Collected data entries
=== Section Start ===

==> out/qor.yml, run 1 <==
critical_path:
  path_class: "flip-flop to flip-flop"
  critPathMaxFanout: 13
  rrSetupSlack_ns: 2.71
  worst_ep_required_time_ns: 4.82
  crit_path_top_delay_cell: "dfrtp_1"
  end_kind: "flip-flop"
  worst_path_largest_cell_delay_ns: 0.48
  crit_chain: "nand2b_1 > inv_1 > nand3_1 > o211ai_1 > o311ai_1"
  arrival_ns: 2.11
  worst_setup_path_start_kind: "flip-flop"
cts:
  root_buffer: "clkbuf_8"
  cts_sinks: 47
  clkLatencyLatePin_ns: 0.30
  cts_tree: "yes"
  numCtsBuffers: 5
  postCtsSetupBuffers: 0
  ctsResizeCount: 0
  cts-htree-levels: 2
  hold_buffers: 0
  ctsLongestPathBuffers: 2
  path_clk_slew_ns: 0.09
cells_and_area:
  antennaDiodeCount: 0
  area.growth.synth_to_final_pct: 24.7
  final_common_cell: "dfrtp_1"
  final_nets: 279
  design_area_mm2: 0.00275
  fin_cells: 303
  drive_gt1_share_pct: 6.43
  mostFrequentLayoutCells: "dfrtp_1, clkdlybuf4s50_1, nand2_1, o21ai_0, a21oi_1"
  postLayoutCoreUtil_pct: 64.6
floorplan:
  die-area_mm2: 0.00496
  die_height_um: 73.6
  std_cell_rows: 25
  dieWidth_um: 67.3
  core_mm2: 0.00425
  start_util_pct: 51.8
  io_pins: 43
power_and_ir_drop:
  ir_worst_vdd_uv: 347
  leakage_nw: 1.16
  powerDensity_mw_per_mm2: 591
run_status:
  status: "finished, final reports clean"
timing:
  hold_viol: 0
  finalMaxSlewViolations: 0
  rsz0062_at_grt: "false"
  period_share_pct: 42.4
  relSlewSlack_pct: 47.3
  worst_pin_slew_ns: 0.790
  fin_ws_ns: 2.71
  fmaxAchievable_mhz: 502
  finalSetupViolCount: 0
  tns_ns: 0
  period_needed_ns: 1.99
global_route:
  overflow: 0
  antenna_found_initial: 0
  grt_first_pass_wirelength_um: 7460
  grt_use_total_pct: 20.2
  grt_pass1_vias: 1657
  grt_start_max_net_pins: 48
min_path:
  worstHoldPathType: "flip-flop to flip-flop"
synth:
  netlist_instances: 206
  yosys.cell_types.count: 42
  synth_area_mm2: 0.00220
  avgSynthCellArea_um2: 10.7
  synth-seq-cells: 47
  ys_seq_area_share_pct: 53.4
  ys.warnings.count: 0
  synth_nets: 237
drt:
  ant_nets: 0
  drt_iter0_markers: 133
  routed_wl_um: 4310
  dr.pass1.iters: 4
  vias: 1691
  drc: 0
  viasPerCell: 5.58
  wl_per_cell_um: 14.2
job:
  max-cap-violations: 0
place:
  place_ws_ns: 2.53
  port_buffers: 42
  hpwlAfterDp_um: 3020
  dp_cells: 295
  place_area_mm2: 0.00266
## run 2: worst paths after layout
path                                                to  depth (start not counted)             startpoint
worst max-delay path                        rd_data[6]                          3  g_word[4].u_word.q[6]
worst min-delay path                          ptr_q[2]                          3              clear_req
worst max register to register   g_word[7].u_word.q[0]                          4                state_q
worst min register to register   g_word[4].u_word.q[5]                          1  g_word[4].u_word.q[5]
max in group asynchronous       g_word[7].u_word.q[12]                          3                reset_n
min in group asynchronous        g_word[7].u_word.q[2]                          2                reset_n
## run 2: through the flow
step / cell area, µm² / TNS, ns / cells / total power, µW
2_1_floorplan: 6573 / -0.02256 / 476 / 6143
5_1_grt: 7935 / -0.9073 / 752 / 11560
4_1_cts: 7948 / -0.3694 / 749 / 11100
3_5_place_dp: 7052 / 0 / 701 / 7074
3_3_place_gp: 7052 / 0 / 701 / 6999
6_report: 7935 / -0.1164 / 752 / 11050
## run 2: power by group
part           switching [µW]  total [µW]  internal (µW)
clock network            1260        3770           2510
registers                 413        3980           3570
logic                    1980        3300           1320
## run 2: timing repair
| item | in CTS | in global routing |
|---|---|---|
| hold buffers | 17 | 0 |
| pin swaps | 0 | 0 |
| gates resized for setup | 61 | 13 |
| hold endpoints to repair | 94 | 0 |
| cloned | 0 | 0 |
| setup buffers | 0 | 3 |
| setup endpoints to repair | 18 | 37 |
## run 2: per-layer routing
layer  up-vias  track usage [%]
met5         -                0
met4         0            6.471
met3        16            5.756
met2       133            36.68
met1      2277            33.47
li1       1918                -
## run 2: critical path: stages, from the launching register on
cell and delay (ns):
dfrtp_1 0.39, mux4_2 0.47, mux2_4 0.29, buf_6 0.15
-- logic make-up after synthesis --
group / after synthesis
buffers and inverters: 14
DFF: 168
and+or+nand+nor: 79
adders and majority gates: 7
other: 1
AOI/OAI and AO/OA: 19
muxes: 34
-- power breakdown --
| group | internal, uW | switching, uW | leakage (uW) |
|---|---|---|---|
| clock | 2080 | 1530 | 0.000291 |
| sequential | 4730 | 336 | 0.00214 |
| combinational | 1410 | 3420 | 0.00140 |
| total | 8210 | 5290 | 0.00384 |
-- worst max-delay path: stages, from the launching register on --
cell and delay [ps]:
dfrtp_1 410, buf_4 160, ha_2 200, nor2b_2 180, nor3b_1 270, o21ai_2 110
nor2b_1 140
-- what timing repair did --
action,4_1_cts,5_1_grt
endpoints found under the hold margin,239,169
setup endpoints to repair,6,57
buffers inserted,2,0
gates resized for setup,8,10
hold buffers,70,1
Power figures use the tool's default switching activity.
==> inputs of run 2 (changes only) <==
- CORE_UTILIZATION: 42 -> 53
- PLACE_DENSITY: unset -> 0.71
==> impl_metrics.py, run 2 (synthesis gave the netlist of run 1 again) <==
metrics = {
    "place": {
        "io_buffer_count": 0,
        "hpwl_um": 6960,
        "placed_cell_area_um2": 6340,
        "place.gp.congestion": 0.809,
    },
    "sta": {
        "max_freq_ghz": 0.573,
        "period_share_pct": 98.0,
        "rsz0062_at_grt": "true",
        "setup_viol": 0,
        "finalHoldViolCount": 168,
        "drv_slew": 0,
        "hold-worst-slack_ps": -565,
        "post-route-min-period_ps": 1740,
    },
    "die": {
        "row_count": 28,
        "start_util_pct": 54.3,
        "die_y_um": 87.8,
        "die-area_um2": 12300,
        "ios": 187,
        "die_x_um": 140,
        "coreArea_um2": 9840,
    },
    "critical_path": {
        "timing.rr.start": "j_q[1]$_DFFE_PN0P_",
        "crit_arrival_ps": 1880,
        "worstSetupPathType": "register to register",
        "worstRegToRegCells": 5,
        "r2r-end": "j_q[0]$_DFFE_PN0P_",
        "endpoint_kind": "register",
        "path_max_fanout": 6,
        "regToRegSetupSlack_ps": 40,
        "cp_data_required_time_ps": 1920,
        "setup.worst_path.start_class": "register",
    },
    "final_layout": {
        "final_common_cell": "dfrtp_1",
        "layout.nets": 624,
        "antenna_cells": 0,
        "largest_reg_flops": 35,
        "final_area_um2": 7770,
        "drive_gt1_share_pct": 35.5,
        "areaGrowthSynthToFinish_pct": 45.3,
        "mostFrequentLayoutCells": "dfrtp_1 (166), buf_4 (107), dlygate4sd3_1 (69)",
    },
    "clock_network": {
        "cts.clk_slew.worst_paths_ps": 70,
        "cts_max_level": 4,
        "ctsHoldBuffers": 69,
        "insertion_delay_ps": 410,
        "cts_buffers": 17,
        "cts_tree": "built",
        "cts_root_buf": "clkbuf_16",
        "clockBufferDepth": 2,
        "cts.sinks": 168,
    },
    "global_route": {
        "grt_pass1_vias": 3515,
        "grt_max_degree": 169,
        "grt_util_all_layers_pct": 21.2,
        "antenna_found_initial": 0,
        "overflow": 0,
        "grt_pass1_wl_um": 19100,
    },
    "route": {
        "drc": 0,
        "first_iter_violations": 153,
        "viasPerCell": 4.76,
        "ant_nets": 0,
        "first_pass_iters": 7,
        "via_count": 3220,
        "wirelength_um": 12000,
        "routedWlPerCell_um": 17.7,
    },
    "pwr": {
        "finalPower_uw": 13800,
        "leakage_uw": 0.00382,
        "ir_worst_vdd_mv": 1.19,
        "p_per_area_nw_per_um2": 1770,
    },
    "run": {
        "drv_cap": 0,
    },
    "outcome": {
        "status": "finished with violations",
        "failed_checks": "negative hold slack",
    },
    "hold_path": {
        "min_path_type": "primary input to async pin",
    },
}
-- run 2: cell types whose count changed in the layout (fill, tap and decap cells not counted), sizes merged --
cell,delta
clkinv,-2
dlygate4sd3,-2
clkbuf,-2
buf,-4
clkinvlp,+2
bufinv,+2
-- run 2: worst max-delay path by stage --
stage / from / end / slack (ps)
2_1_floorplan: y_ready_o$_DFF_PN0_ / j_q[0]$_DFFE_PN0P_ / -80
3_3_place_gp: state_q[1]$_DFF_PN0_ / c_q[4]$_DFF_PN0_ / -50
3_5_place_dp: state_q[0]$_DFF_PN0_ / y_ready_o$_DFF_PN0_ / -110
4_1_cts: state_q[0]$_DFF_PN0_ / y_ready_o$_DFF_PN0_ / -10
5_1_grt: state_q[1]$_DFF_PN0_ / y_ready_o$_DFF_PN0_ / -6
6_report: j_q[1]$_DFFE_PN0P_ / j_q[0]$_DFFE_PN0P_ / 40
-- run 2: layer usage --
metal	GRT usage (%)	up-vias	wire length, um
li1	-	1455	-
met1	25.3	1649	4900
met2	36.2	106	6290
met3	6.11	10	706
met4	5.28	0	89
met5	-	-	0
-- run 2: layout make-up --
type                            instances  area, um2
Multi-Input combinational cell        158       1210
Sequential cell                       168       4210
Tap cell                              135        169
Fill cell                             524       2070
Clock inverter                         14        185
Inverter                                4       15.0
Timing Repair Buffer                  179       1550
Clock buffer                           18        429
`src/rtl/cla_pkg.sv`:
```
// Shared types and constants for the cla16 issue/collect controller.
package cla_pkg;

    localparam int CLA_W   = 16;
    localparam int CLA_LAT = 2;

    typedef struct packed {
        logic             cout;
        logic [CLA_W-1:0] s;
    } cla_res_t;

    typedef enum logic [1:0] {
        IDLE  = 2'd0,
        RUN   = 2'd1,
        DRAIN = 2'd2
    } issue_state_t;

endpackage

```
`src/rtl/cla_res_fifo.sv`:
```
// Synchronous result FIFO for cla_issue_ctrl; registered storage with the head entry exposed directly.
module cla_res_fifo
    import cla_pkg::*;
#(
    parameter  int DEPTH = 4,
    localparam int AW    = $clog2(DEPTH),
    localparam int CW    = $clog2(DEPTH + 1)
) (
    input  logic          clk,
    input  logic          rst_b,
    input  logic          i_push,
    input  cla_res_t      i_push_data,
    input  logic          i_pop,
    output logic [CW-1:0] o_count,
    output cla_res_t      o_head
);

    cla_res_t      r_mem [DEPTH];
    logic [AW-1:0] r_wptr;
    logic [AW-1:0] r_rptr;
    logic [CW-1:0] r_count;
    logic          w_pop;

    assign w_pop   = i_pop && (r_count != '0);
    assign o_count = r_count;
    assign o_head  = r_mem[r_rptr];

    // NOTE: sequential state uses <= so every register samples pre-edge values regardless of statement order.
    always_ff @(posedge clk or negedge rst_b) begin
        if (!rst_b) begin
            // NOTE: storage is cleared on reset so the head reads zero until the first result lands.
            for (int i = 0; i < DEPTH; i++) begin
                r_mem[i] <= '0;
            end
            r_wptr  <= '0;
            r_rptr  <= '0;
            r_count <= '0;
        end else begin
            if (i_push) begin
                r_mem[r_wptr] <= i_push_data;
                r_wptr        <= r_wptr + 1'b1;
            end
            if (w_pop) begin
                r_rptr <= r_rptr + 1'b1;
            end
            case ({i_push, w_pop})
                2'b10:   r_count <= r_count + 1'b1;
                2'b01:   r_count <= r_count - 1'b1;
                default: r_count <= r_count;
            endcase
        end
    end

endmodule

```
`src/rtl/cla_issue_ctrl.sv`:
```
// Issue/collect controller around the 2-stage cla16 adder: credit-gated issue, latency-matched tagging, result FIFO.
// Optional build macro ISSUE_STATS_EN adds stat_issued/stat_stall/stat_bp counters.
module cla_issue_ctrl
    import cla_pkg::*;
#(
    parameter int W     = CLA_W,
    parameter int LAT   = CLA_LAT,
    parameter int DEPTH = 4
) (
    input  logic         clk,
    input  logic         rst_b,
    input  logic         in_valid,
    output logic         in_ready,
    input  logic [W-1:0] in_a,
    input  logic [W-1:0] in_b,
    input  logic         in_cin,
    output logic [W-1:0] add_a,
    output logic [W-1:0] add_b,
    output logic         add_cin,
    input  logic [W-1:0] add_s,
    input  logic         add_cout,
    output logic         out_valid,
    input  logic         out_ready,
    output logic [W-1:0] out_s,
    output logic         out_cout,
    input  logic         drain_req,
    output logic         drain_done
`ifdef ISSUE_STATS_EN
    ,
    output logic [15:0]  stat_issued,
    output logic [15:0]  stat_stall,
    output logic [15:0]  stat_bp
`endif
);

    localparam int SW = $clog2(DEPTH + LAT) + 1;
    localparam int CW = $clog2(DEPTH + 1);

    issue_state_t  r_state;
    issue_state_t  w_next_state;
    logic          r_drain_done;
    logic          w_drain_done;
    logic [LAT-1:0] r_vpipe;
    logic          w_fire;
    logic          w_pop;
    logic [CW-1:0] w_count;
    logic [SW-1:0] w_inflight;
    logic [SW-1:0] w_credit;
    cla_res_t      w_push_data;
    cla_res_t      w_head;

    assign add_a   = in_a;
    assign add_b   = in_b;
    assign add_cin = in_cin;

    // Everything issued but not yet popped holds a FIFO slot, so capture never needs a full check.
    assign w_inflight = SW'($countones(r_vpipe));
    assign w_credit   = SW'(w_count) + w_inflight;
    assign in_ready   = (r_state == RUN) && !drain_req && (w_credit < SW'(DEPTH));
    assign w_fire     = in_valid && in_ready;

    assign out_valid   = (w_count != '0);
    assign w_pop       = out_valid && out_ready;
    assign w_push_data = '{cout: add_cout, s: add_s};
    assign out_s       = w_head.s;
    assign out_cout    = w_head.cout;
    assign drain_done  = r_drain_done;

    always_ff @(posedge clk or negedge rst_b) begin
        if (!rst_b) begin
            r_vpipe <= '0;
        end else begin
            r_vpipe <= {r_vpipe[LAT-2:0], w_fire};
        end
    end

    cla_res_fifo #(.DEPTH(DEPTH)) u_res_fifo (
        .clk         (clk),
        .rst_b       (rst_b),
        .i_push      (r_vpipe[LAT-1]),
        .i_push_data (w_push_data),
        .i_pop       (w_pop),
        .o_count     (w_count),
        .o_head      (w_head)
    );

    always_ff @(posedge clk or negedge rst_b) begin
        if (!rst_b) begin
            r_state      <= IDLE;
            r_drain_done <= 1'b0;
        end else begin
            r_state      <= w_next_state;
            r_drain_done <= w_drain_done;
        end
    end

    always_comb begin
        // NOTE: defaults first so no path through the case leaves a signal unassigned (no latches).
        w_next_state = r_state;
        w_drain_done = 1'b0;
        unique case (r_state)
            IDLE:  if (!drain_req) w_next_state = RUN;
            RUN:   if (drain_req)  w_next_state = DRAIN;
            DRAIN: begin
                if ((w_inflight == '0) && (w_count == '0)) begin
                    w_next_state = IDLE;
                    w_drain_done = 1'b1;
                end
            end
            default: w_next_state = IDLE;
        endcase
    end

`ifdef ISSUE_STATS_EN
    logic [15:0] r_stat_issued;
    logic [15:0] r_stat_stall;
    logic [15:0] r_stat_bp;

    always_ff @(posedge clk or negedge rst_b) begin
        if (!rst_b) begin
            r_stat_issued <= '0;
            r_stat_stall  <= '0;
            r_stat_bp     <= '0;
        end else begin
            if (w_fire)                                   r_stat_issued <= r_stat_issued + 1'b1;
            if ((r_state == RUN) && in_valid && !in_ready) r_stat_stall  <= r_stat_stall + 1'b1;
            if (out_valid && !out_ready)                  r_stat_bp     <= r_stat_bp + 1'b1;
        end
    end

    assign stat_issued = r_stat_issued;
    assign stat_stall  = r_stat_stall;
    assign stat_bp     = r_stat_bp;
`endif

endmodule

```
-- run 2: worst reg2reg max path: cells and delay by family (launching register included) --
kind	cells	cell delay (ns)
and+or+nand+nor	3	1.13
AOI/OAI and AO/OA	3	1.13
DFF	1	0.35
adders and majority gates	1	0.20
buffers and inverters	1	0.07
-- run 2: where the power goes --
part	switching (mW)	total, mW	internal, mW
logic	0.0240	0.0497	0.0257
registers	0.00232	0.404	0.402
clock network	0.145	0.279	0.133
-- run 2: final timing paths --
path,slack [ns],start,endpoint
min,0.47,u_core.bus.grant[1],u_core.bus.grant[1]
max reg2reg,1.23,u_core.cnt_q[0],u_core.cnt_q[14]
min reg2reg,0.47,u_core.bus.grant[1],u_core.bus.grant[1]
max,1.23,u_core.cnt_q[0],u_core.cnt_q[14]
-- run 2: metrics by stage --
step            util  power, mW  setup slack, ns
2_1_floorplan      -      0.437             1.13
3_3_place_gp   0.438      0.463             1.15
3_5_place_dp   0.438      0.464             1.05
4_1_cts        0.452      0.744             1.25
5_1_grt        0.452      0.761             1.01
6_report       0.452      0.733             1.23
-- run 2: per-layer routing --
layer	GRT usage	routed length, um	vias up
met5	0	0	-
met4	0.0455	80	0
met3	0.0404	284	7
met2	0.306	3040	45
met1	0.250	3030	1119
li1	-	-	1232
### src/rtl/pipe_pkg.sv
// Shared definitions for the pipeline stage register slice.
// Provides the stage-action encoding, stall-bit polarity names and a
// saturating-increment helper used by the performance counters.
package pipe_pkg;

    // Action taken by the stage register on the last clock edge
    typedef enum logic [1:0] {
        ST_PASS   = 2'b00,
        ST_BUBBLE = 2'b01,
        ST_HOLD   = 2'b10,
        ST_CLEAR  = 2'b11
    } stage_e;

    // Polarity of the ctrl stall bits
    localparam logic Stop   = 1'b1;
    localparam logic NoStop = 1'b0;

    // Widest counter the helper supports
    localparam int unsigned SAT_MAX_W = 64;

    // Increment v, sticking at the all-ones value of a w-bit counter
    function automatic logic [SAT_MAX_W-1:0] sat_inc(
        input logic [SAT_MAX_W-1:0] v,
        input int unsigned          w
    );
        logic [SAT_MAX_W-1:0] top;
        top = {SAT_MAX_W{1'b1}} >> (SAT_MAX_W - w);
        return (v >= top) ? v : v + SAT_MAX_W'(1);
    endfunction

endpackage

=== Section End ===

What is needed is an exact copy of the entries above, from the first line through the line holding "hold_buffers: 0", with both of those lines kept; please give nothing else.

**Response to the task**
==> out/qor.yml, run 1 <==
critical_path:
  path_class: "flip-flop to flip-flop"
  critPathMaxFanout: 13
  rrSetupSlack_ns: 2.71
  worst_ep_required_time_ns: 4.82
  crit_path_top_delay_cell: "dfrtp_1"
  end_kind: "flip-flop"
  worst_path_largest_cell_delay_ns: 0.48
  crit_chain: "nand2b_1 > inv_1 > nand3_1 > o211ai_1 > o311ai_1"
  arrival_ns: 2.11
  worst_setup_path_start_kind: "flip-flop"
cts:
  root_buffer: "clkbuf_8"
  cts_sinks: 47
  clkLatencyLatePin_ns: 0.30
  cts_tree: "yes"
  numCtsBuffers: 5
  postCtsSetupBuffers: 0
  ctsResizeCount: 0
  cts-htree-levels: 2
  hold_buffers: 0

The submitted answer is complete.